Work instruction:
In the entries below, find the line containing "xor+xnor,1,0.27" and the line containing "stage | from". Copy those two lines and everything between them exactly, and only that.

Provided records:

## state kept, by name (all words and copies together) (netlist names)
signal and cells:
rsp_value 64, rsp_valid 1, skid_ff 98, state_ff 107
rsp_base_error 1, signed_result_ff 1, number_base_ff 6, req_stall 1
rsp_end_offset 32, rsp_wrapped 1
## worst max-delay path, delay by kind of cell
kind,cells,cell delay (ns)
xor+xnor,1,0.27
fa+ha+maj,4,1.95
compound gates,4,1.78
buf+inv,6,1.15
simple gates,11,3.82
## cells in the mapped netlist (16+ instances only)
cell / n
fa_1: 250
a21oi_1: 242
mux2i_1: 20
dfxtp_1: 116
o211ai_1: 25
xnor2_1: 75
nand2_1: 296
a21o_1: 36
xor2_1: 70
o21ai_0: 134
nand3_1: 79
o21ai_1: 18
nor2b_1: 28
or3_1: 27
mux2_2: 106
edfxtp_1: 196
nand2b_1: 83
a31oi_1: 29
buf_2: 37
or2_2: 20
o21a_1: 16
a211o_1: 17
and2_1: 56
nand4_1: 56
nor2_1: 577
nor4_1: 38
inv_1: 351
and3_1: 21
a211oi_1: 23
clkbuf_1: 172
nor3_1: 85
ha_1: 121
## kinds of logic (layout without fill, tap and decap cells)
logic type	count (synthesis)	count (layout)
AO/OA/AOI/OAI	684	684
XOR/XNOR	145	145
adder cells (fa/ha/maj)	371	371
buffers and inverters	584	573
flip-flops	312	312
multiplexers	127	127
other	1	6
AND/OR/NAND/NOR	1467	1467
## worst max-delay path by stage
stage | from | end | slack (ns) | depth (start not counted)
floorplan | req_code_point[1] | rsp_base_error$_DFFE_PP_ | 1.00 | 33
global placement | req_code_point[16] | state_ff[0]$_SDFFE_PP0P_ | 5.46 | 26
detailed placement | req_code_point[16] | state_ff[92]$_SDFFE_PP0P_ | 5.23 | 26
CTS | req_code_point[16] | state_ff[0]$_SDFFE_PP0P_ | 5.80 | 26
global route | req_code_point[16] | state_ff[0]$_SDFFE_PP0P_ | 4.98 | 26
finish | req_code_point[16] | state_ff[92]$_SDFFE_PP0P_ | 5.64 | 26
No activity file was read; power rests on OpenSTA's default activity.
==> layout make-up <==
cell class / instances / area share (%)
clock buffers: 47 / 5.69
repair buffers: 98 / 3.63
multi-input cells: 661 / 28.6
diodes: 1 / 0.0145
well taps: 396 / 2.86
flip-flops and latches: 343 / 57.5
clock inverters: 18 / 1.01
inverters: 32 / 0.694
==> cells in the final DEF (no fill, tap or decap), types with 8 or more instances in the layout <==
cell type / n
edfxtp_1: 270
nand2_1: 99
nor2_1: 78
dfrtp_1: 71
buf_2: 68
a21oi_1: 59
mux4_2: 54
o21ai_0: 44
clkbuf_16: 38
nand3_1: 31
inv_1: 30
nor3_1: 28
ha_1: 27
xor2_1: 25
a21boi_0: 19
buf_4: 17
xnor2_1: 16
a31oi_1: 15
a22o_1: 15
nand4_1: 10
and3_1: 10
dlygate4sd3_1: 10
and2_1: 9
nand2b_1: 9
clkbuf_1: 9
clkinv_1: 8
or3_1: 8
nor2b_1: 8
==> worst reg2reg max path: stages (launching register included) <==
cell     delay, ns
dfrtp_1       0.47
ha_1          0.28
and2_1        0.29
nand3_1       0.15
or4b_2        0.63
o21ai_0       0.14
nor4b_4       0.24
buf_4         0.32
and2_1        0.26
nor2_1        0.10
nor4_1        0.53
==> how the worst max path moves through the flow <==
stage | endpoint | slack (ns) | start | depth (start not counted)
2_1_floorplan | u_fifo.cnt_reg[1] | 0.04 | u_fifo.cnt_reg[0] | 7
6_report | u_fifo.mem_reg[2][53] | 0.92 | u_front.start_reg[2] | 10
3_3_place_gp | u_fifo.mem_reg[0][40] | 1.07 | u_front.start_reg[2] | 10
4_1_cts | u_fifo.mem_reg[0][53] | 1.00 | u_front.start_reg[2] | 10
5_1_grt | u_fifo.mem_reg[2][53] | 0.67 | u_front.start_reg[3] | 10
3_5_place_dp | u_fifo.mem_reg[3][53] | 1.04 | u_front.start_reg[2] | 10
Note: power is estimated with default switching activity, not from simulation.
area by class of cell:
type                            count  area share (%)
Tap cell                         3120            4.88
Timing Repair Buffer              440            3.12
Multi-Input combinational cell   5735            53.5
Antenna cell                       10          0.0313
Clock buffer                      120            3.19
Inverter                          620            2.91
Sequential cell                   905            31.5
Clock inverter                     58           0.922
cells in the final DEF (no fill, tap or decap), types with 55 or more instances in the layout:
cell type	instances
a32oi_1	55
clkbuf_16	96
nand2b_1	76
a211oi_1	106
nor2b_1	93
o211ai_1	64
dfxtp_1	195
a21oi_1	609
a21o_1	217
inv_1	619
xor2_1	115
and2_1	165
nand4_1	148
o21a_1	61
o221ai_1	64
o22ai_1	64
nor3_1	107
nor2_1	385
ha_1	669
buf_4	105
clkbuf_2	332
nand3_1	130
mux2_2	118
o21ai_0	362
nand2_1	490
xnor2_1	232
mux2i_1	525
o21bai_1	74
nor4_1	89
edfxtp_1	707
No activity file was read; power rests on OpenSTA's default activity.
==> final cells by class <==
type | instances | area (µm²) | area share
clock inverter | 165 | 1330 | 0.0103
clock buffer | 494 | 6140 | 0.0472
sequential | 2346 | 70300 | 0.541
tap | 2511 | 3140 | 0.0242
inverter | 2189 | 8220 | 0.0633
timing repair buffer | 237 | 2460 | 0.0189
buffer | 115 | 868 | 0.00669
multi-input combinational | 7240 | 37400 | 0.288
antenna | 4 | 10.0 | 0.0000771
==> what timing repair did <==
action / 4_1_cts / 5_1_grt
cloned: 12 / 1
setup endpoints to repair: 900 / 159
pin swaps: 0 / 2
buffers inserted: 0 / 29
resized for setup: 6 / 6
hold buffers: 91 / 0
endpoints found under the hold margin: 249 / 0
--- config.mk ---
export PLATFORM = sky130hd
export DESIGN_NAME = ltst_ctrl
export DESIGN_NICKNAME = d
export VERILOG_FILES = /design/src/sv/leveled_task_slot_table_macros.svh /design/src/sv/ltst_pkg.sv /design/src/sv/ltst_ctrl.sv
export SDC_FILE = /design/constraint.sdc
export NUM_CORES = 1
export LEC_CHECK = 0
export ABC_CLOCK_PERIOD_IN_PS = 1930
export CAP_MARGIN = 5
export CORE_AREA = 5 5 42 44
export CTS_CLUSTER_DIAMETER = 80
export DETAILED_ROUTE_END_ITERATION = 8
export DIE_AREA = 0 0 47 49
export DONT_BUFFER_PORTS = 1
export GPL_TIMING_DRIVEN = 0
export PLACE_DENSITY_LB_ADDON = 0.05
export SYNTH_ARGS = -nofsm -noshare
export SYNTH_HDL_FRONTEND = slang
export SYNTH_SLANG_ARGS = --single-unit
--- constraint.sdc ---
create_clock -name clock -period 1.93 [get_ports clock]
set_input_delay 0.193 -clock clock [delete_from_list [all_inputs] [get_ports clock]]
set_output_delay 0.193 -clock clock [all_outputs]
set_load 0.02 [all_outputs]
### config.mk
export PLATFORM = sky130hd
export DESIGN_NAME = pcpa_donor_pick
export DESIGN_NICKNAME = d
export VERILOG_FILES = /design/src/pcpa_pkg.sv /design/src/pcpa_donor_pick.sv
export SDC_FILE = /design/constraint.sdc
export NUM_CORES = 1
export LEC_CHECK = 0
export BUFFER_PORTS_ARGS = -buffer_cell sky130_fd_sc_hd__buf_2
export CAP_MARGIN = 20
export CELL_PAD_IN_SITES_DETAIL_PLACEMENT = 1
export CELL_PAD_IN_SITES_GLOBAL_PLACEMENT = 2
export CORE_MARGIN = 2
export CORE_UTILIZATION = 37
export DETAILED_ROUTE_END_ITERATION = 10
export PLACE_DENSITY = 0.85
export SYNTH_ARGS = -nofsm -noshare
export SYNTH_HDL_FRONTEND = slang
export SYNTH_SLANG_ARGS = --single-unit
### constraint.sdc
create_clock -name vclk -period 3.2
set_clock_uncertainty 0.05 [all_clocks]
set_input_delay 0.16 -clock vclk [all_inputs]
set_output_delay 0.16 -clock vclk [all_outputs]
set_load 0.01 [all_outputs]
### src/pcpa_pkg.sv
package pcpa_pkg;

  localparam int NUM_CPUS_DEF   = 8;
  localparam int PAGE_SLOTS_DEF = 32768;

  // Page size is fixed; a page is a power of two bytes
  localparam int PAGE_BYTES = 4096;
  localparam int PAGE_SHIFT = $clog2(PAGE_BYTES);

  localparam logic [31:0] CFG_FIRST_RESET = 32'h8000_0000;
  localparam logic [31:0] CFG_TOP_RESET   = 32'h8800_0000;

  // Widest processor index over the supported range of NUM_CPUS
  localparam int CPU_MAX_W = 4;

  typedef enum logic [1:0] {
    ST_OK     = 2'd0,
    ST_OOM    = 2'd1,
    ST_REJECT = 2'd2
  } status_t;

  typedef enum logic {
    CMD_ALLOC = 1'b0,
    CMD_FREE  = 1'b1
  } cmd_t;

  typedef enum logic {
    CFG_FIRST_FREE = 1'b0,
    CFG_TOP        = 1'b1
  } cfg_idx_t;

  typedef enum logic [1:0] {
    S_IDLE,
    S_FREE,
    S_POP
  } state_t;

  typedef struct packed {
    logic                 found;
    logic [CPU_MAX_W-1:0] donor;
  } pick_t;

endpackage

### src/pcpa_donor_pick.sv
module pcpa_donor_pick
  import pcpa_pkg::*;
#(
  parameter int NUM_CPUS = NUM_CPUS_DEF
) (
  input  logic [NUM_CPUS-1:0]  head_valid,
  input  logic [CPU_MAX_W-1:0] start,
  output pick_t                pick
);

  logic [(1 << CPU_MAX_W)-1:0] valid_ext;

  assign valid_ext = (1 << CPU_MAX_W)'(head_valid);

  // Walk from the far end back so the nearest list at or after start wins
  always_comb begin
    logic [CPU_MAX_W:0] idx;
    pick = '0;
    for (int k = NUM_CPUS - 1; k >= 0; k--) begin
      idx = {1'b0, start} + (CPU_MAX_W + 1)'(k);
      if (idx >= (CPU_MAX_W + 1)'(NUM_CPUS)) begin
        idx = idx - (CPU_MAX_W + 1)'(NUM_CPUS);
      end
      if (valid_ext[idx[CPU_MAX_W-1:0]]) begin
        pick.found = 1'b1;
        pick.donor = idx[CPU_MAX_W-1:0];
      end
    end
  end

endmodule

==> results.json, run 1 <==
{
  "layout_setup_ws_ps": 278,
  "placed_area_um2": 1360,
  "synth.distinct_cells": 49,
  "p_leak_nw": 0.560,
  "place_hpwl_mm": 3.25,
  "rsz0062_at_grt": "false",
  "grt_pass1_wl_mm": 6.71,
  "startpoint_type": "input pin",
  "yosys.area.top_type": "ha_1",
  "grt_pass1_vias": 1342,
  "ys_warn_count": 0,
  "grt-ovfl-total": 0,
  "cp_max_fo": 9,
  "end_kind": "output port",
  "finalSetupTns_ps": 0,
  "drv_slew": 0,
  "dr_total_vias": 1282,
  "worst_slew_pin_slew_ps": 757,
  "wirelength_mm": 4.08,
  "dieWidth_um": 61.1,
  "syn2layout_area_growth_pct": 12.9,
  "start_util_pct": 39.2,
  "final_cells": 202,
  "synthTopCellsByArea": "ha_1 (11%), mux4_2 (11%), mux4_1 (8.7%), mux2_2 (6.5%), a21oi_1 (3.7%)",
  "drt_iter0_drc": 43,
  "cp.required_ps": 2990,
  "nets": 183,
  "finalCriticalPeriod_ps": 2920,
  "grt_max_degree": 26,
  "drtPass1Iterations": 4,
  "rows": 20,
  "synth_top_area_share_pct": 11.4,
  "holdWs_ps": 861,
  "core_um2": 3080,
  "setup-violations-final": 0,
  "fmaxAchievable_mhz": 342,
  "status": "finished, final reports clean",
  "cellPowerDensity_nw_per_um2": 205,
  "fp.dieH_um": 61.1,
  "dp_slack_ps": 294,
  "num-clock-buffers": 0,
  "antenna_found_initial": 0,
  "dieArea_um2": 3740,
  "hold_path_class": "in2out",
  "seq_area_um2": 0,
  "routed_via_density": 6.35,
  "synth_cells": 142,
  "wl_per_cell_um": 20.2,
  "synth_area_per_cell_um2": 8.50,
  "slew_headroom_pct": 48.2,
  "synthesis.area_um2": 1210,
  "hold_viol_final": 0,
  "cap_violations": 0,
  "placed_cells": 202,
  "syn_nets": 165,
  "num_io_pins": 17,
  "design.seq.count": 0,
  "drive_above_1_share_pct": 28.5,
  "ant_nets": 0,
  "vdd.ir_drop.worst_v": 0.0000723,
  "io_buffers": 16,
  "gp_congestion": 0.932,
  "cp_data_arrival_time_ps": 2710,
  "finalCritPeriodShare_pct": 91.3,
  "critical_path_class": "in2out",
  "drc_errors": 0,
  "grt_usage_pct": 23.8,
  "final_area_um2": 1360,
  "seq_area_frac_synth_pct": 0,
  "diodes": 0,
  "hold_buffers": 0
}
==> cell usage after synthesis (all sizes together), types with 4 or more instances <==
cell type,count
mux4,10
nand2,8
clkbuf,4
xnor2,5
inv,5
buf,5
mux2i,4
a21oi,9
nor2,9
o21ai,6
nand3,5
mux2,10
ha,11
o211ai,4
==> where the power goes <==
part | internal (mW) | total [mW] | switching [mW]
clock network | 0 | 0 | 0
registers | 0 | 0 | 0
logic | 0.125 | 0.279 | 0.154
total | 0.125 | 0.279 | 0.154
==> layer usage <==
layer  wire length [um]  vias to the layer above  global-route usage [%]
met3                141                       12                   0.840
met1               1780                      631                    31.6
met2               2020                       42                    41.2
met5                  0                        -                       0
li1                   -                      597                       -
met4                139                        0                    8.70
==> worst max-delay path, stage by stage <==
cell and delay (ps):
buf_2 210, inv_1 100, buf_4 170, ha_1 450, mux4_2 350, nand2_1 110, a21oi_1 160, or3_1 380
a211o_1 280, a41oi_2 190, buf_2 150
==> kinds of logic (layout without fill, tap and decap cells) <==
kind of cell / count (synthesis) / in the layout / synth area share (%)
other cells: 1 / 1 / 0.311
compound gates: 48 / 48 / 28.9
fa+ha+maj: 11 / 11 / 11.4
buf+inv: 14 / 30 / 5.60
xor+xnor: 7 / 7 / 5.08
simple gates: 37 / 37 / 15.5
mux: 24 / 24 / 33.2
==> worst paths after layout <==
| check | slack, ps | startpoint | depth (start not counted) | to |
|---|---|---|---|---|
| worst max-delay path | 280 | start[1] | 11 | pick[1] |
| worst min-delay path | 860 | start[0] | 5 | pick[0] |
==> area by class of cell <==
type	instances	area, um^2
fillers	384	1720
multi-input cells	128	1140
repair buffers	25	148
well taps	44	55.1
inverters	5	18.8
==> per-stage QoR <==
stage | total power, mW | utilization, %
2_1_floorplan | 0.190 | -
3_3_place_gp | 0.265 | 44.2
3_5_place_dp | 0.275 | 44.2
4_1_cts | 0.276 | 44.2
5_1_grt | 0.305 | 44.3
6_report | 0.279 | 44.3
==> placed cells by master (no fill, tap or decap), types with 2 or more instances in the layout <==
master	n
o21bai_1	2
mux2_4	2
ha_1	11
mux4_2	6
a21oi_1	9
inv_1	5
nand3_1	5
nand2_1	8
nor2_1	9
a21o_1	2
nor3_1	3
xnor2_1	5
o31ai_1	3
buf_2	16
nand2b_1	2
xor2_1	2
a2111oi_0	2
or3_1	2
a211oi_1	2
mux2_2	7
a21boi_0	2
o211ai_1	4
mux4_1	4
a211o_1	3
o21ai_0	6
mux2i_1	4
o221ai_1	2
buf_4	9
or2_2	2
==> timing repair <==
action / CTS / global route
endpoints found under the setup margin: 0 / 1
setup buffers: 0 / 0
gates resized for setup: 0 / 1
Note: power is estimated with default switching activity, not from simulation.
==> inputs of run 2 (changes only) <==
Settings changed: CORE_UTILIZATION 37 to 34, PLACE_DENSITY 0.85 to 0.82.
Clock period 3.2 ns to 2.5 ns, I/O delays scaled along.
==> run 2 against run 1 <==
Against the previous run: cell count up 9.9%; flip-flop and latch count unchanged; sequential share of layout area stayed put; via count increased by 8.0%; die area rose by 8.2%; first-iteration DRC count did not move; hold slack got worse by 55 ps; wire length is 19% higher; non-clock buffer count rose by 18; largest power group unchanged; worst setup slack worse by 230 ps; combinational power increased by 57%; cell area up 22%.
==> results.json, run 2 (same netlist as run 1, synthesis figures left out) <==
{
  "clockPowerShare_pct": 0,
  "cp_data_arrival_time_ps": 2280,
  "dr_total_vias": 1385,
  "layout_commonest_cell": "buf_4",
  "num_io_pins": 17,
  "slowest_delay_ps": 320,
  "grt_max_degree": 18,
  "holdWs_ps": 805,
  "slew_headroom_pct": 51.3,
  "grt_usage_pct": 21.0,
  "grt_pass1_wl_mm": 6.80,
  "ant_nets": 0,
  "finalCritPeriodShare_pct": 98.2,
  "drtPass1Iterations": 4,
  "grt-ovfl-total": 0,
  "cap_violations": 0,
  "antenna_found_initial": 0,
  "end_kind": "output port",
  "fmaxAchievable_mhz": 407,
  "switching_share_pct": 52.9,
  "grt_pass1_vias": 1339,
  "pwr-share-comb_pct": 100.0,
  "hold_buffers": 0,
  "cp_slowest_cell": "or3_1",
  "finalCriticalPeriod_ps": 2460,
  "hold_viol_final": 0,
  "drive_above_1_share_pct": 47.2,
  "seq_area_um2": 0,
  "status": "finished, final reports clean",
  "rows": 21,
  "crit_chain": "clkbuf_4 > clkinvlp_4 > buf_4 > ha_2 > xor2_2 > mux2_2 > o21ai_2 > or3_1 > a211o_1 > a41oi_2 > buf_2",
  "critPathBufInv": 4,
  "dieWidth_um": 63.6,
  "core_um2": 3360,
  "dieArea_um2": 4040,
  "final_cells": 222,
  "wirelength_mm": 4.84,
  "drt_iter0_drc": 43,
  "num-clock-buffers": 0,
  "start_util_pct": 35.9,
  "wl_per_cell_um": 21.8,
  "final_cell_mix": "buf_4 (25), buf_2 (14), nand2_1 (8), nor2_1 (8)",
  "placed_cells": 216,
  "gp_congestion": 0.937,
  "drv_slew": 0,
  "worst_slew_pin_slew_ps": 712,
  "seq_power_share_pct": 0,
  "drc_errors": 0,
  "critical_path_class": "in2out",
  "startpoint_type": "input pin",
  "place_hpwl_mm": 3.47,
  "design.seq.count": 0,
  "switching_power_mw": 0.231,
  "setup-violations-final": 0,
  "fillers": 416,
  "holdPathStages": 6,
  "cp.required_ps": 2330,
  "io_buffers": 16,
  "cellPowerDensity_nw_per_um2": 264,
  "hold_end": "pick[0]",
  "vdd.ir_drop.worst_v": 0.000109,
  "cp_max_fo": 5,
  "intPower_mw": 0.206,
  "syn2layout_area_growth_pct": 37.3,
  "nets": 201,
  "p_leak_nw": 0.663,
  "cpLargestDelayFamily": "buffers and inverters",
  "fp.dieH_um": 63.6,
  "min_from": "start[0]",
  "routed_via_density": 6.24,
  "diodes": 0,
  "hold_path_class": "in2out"
}
-- run 2: per-stage QoR --
step	worst slack, ps	util [%]	area, um^2	setup TNS, ps	total power [mW]
2_1_floorplan	3.05	-	1220	0	0.250
3_5_place_dp	-38.0	43.7	1470	-38.0	0.377
4_1_cts	2.41	44.4	1490	0	0.385
5_1_grt	-52.3	49.3	1660	-127	0.465
6_report	44.1	49.3	1660	0	0.437
3_3_place_gp	31.9	43.7	1470	0	0.362
-- run 2: power groups by stage --
stage               combinational [mW]  clock, mW  sequential, mW
finish                           0.437          0               0
global route                     0.465          0               0
CTS                              0.385          0               0
detailed placement               0.377          0               0
global placement                 0.362          0               0
floorplan                        0.250          0               0
-- run 2: repair_timing --
action                     4_1_cts  5_1_grt
gates resized for setup          3       22
cloned                           0        1
pin swaps                        0        5
setup buffers                    1        4
setup endpoints to repair        1        4
-- run 2: how the worst max path moves through the flow --
stage                     startpoint      end  slack, ps  cells after the start
after CTS                   start[2]  pick[2]          2                     11
after detailed placement    start[2]  pick[1]        -40                     11
final                       start[1]  pick[1]         40                     11
after global placement      start[2]  pick[1]         30                     11
after floorplan             start[1]  pick[1]          3                     11
after global routing        start[1]  pick[4]        -50                     10
-- run 2: cell type report --
class              instances  area (um^2)  share of cell area, %
inverters                  5         26.3                   1.58
multi-input cells        128         1250                   75.5
well taps                 46         57.6                   3.47
repair buffers            43          322                   19.4
-- run 2: layer usage --
metal  global-route usage (%)  wire length, um  vias to the layer above
li1                         -                -                      629
met1                     27.2             2050                      692
met2                     39.1             2450                       51
met3                    0.536              191                       13
met4                     3.80              144                        0
met5                        0                0                        -
==> inputs of run 3 (changes only) <==
Settings changed: GPL_ROUTABILITY_DRIVEN from default to 0, PLACE_DENSITY 0.82 to 0.89.
==> run 3 against run 2 <==
Against the previous run: wire length is 7.8% lower; worst setup slack lost 41 ps; cell count shrank 1.4%; critical path type unchanged; global-route usage up 0.40 points.
==> results.json, run 3 (same netlist as run 1, synthesis figures left out) <==
{
  "drtPass1Iterations": 4,
  "m1WireLength_mm": 1.83,
  "routed_via_density": 6.23,
  "grt_pass1_vias": 1348,
  "wirelength_mm": 4.46,
  "end_kind": "output port",
  "io_buffers": 16,
  "diodes": 0,
  "drc_errors": 0,
  "dieArea_um2": 4040,
  "vdd.ir_drop.worst_v": 0.0000889,
  "core_um2": 3360,
  "startpoint_type": "input pin",
  "hold_viol_final": 0,
  "post-route-util_pct": 46.3,
  "fillers": 430,
  "top_layer_used": "met4",
  "finalCritPeriodShare_pct": 99.9,
  "start_util_pct": 35.9,
  "grt-ovfl-total": 0,
  "cp_max_fo": 8,
  "power_mw": 0.407,
  "dieWidth_um": 63.6,
  "final_cell_mix": "buf_4 (22), buf_2 (15), ha_1 (10)",
  "grt_usage_pct": 21.4,
  "finalCriticalPeriod_ps": 2500,
  "dr_total_vias": 1365,
  "design.seq.count": 0,
  "dp_slack_ps": -34.0,
  "setup-violations-final": 0,
  "place_hpwl_mm": 3.36,
  "grt_pass1_wl_mm": 7.01,
  "layout_setup_ws_ps": 3.04,
  "dr_wl_met3_um": 212,
  "hold_path_class": "in2out",
  "fp.dieH_um": 63.6,
  "rows": 21,
  "fmaxAchievable_mhz": 400,
  "status": "finished, final reports clean",
  "num-clock-buffers": 0,
  "drv_slew": 0,
  "ant_nets": 0,
  "wl_per_cell_um": 20.4,
  "num_io_pins": 17,
  "cp_data_arrival_time_ps": 2320,
  "grt_max_degree": 20,
  "seq_area_um2": 0,
  "layout_commonest_cell": "buf_4",
  "drt_iter0_drc": 42,
  "drive_above_1_share_pct": 40.5,
  "critical_path_class": "in2out",
  "nets": 198,
  "antenna_found_initial": 0,
  "syn2layout_area_growth_pct": 28.9,
  "worst_slew_pin_slew_ps": 798,
  "cap_violations": 0,
  "cellPowerDensity_nw_per_um2": 262,
  "dr_wl_met2_mm": 2.38,
  "p_leak_nw": 0.648,
  "cp.required_ps": 2330,
  "slew_headroom_pct": 45.4
}
==> run 3: cell types whose count changed in the layout (fill, tap and decap cells not counted), moves of 2 or more <==
| cell | before | now |
|---|---|---|
| a21oi_1 | 6 | 9 |
| a21oi_2 | 3 | 0 |
| buf_4 | 25 | 22 |
| clkinvlp_4 | 2 | 0 |
| ha_1 | 7 | 10 |
| ha_4 | 3 | 1 |
| inv_2 | 0 | 2 |
==> run 3: worst paths after layout <==
kind	depth (start not counted)	startpoint	endpoint	slack (ps)
setup / recovery	10	start[2]	pick[1]	3
hold / removal	5	start[0]	pick[0]	840
==> run 3: stage by stage <==
step / TNS [ps] / area, um^2 / cells / hold WS (ps)
after global routing: -182 / 1560 / 219 / 852
after CTS: 0 / 1460 / 213 / 808
final: 0 / 1560 / 219 / 839
after global placement: 0 / 1460 / 213 / 780
after detailed placement: -48.3 / 1460 / 213 / 802
after floorplan: 0 / 1220 / 142 / 648
==> run 3: cell type report <==
| type | count | area (um^2) | share of cell area, % |
|---|---|---|---|
| Tap cell | 46 | 57.6 | 3.70 |
| Multi-Input combinational cell | 128 | 1190 | 76.6 |
| Timing Repair Buffer | 40 | 288 | 18.5 |
| Inverter | 5 | 18.8 | 1.21 |
==> run 3: power by group <==
part	switching [mW]	internal (mW)	total (mW)
Sequential	0	0	0
Combinational	0.216	0.191	0.407
Clock	0	0	0
Total	0.216	0.191	0.407
==> run 3: per-layer routing <==
metal / global-route usage [%] / vias to the layer above
met5: 0 / -
met4: 3.53 / 0
met3: 2.14 / 6
met2: 39.5 / 43
met1: 27.1 / 692
li1: - / 624
==> run 3: timing repair <==
action                                  4_1_cts  5_1_grt
hold buffers                                  0        0
endpoints found under the setup margin        2        3
pin swaps                                     0        2
buffers inserted                              0        6
hold endpoints to repair                      0        0
gates resized for setup                       5       10
cloned                                        0        0
==> run 3: worst max-delay path, stage by stage <==
cell and delay, ps:
buf_2 150, inv_2 90, ha_1 330, a211o_1 310, a311oi_1 440, buf_4 240
nand2_1 60, mux2_1 290, a41oi_2 120, buf_2 150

Result for this task:
xor+xnor,1,0.27
fa+ha+maj,4,1.95
compound gates,4,1.78
buf+inv,6,1.15
simple gates,11,3.82
## cells in the mapped netlist (16+ instances only)
cell / n
fa_1: 250
a21oi_1: 242
mux2i_1: 20
dfxtp_1: 116
o211ai_1: 25
xnor2_1: 75
nand2_1: 296
a21o_1: 36
xor2_1: 70
o21ai_0: 134
nand3_1: 79
o21ai_1: 18
nor2b_1: 28
or3_1: 27
mux2_2: 106
edfxtp_1: 196
nand2b_1: 83
a31oi_1: 29
buf_2: 37
or2_2: 20
o21a_1: 16
a211o_1: 17
and2_1: 56
nand4_1: 56
nor2_1: 577
nor4_1: 38
inv_1: 351
and3_1: 21
a211oi_1: 23
clkbuf_1: 172
nor3_1: 85
ha_1: 121
## kinds of logic (layout without fill, tap and decap cells)
logic type	count (synthesis)	count (layout)
AO/OA/AOI/OAI	684	684
XOR/XNOR	145	145
adder cells (fa/ha/maj)	371	371
buffers and inverters	584	573
flip-flops	312	312
multiplexers	127	127
other	1	6
AND/OR/NAND/NOR	1467	1467
## worst max-delay path by stage
stage | from | end | slack (ns) | depth (start not counted)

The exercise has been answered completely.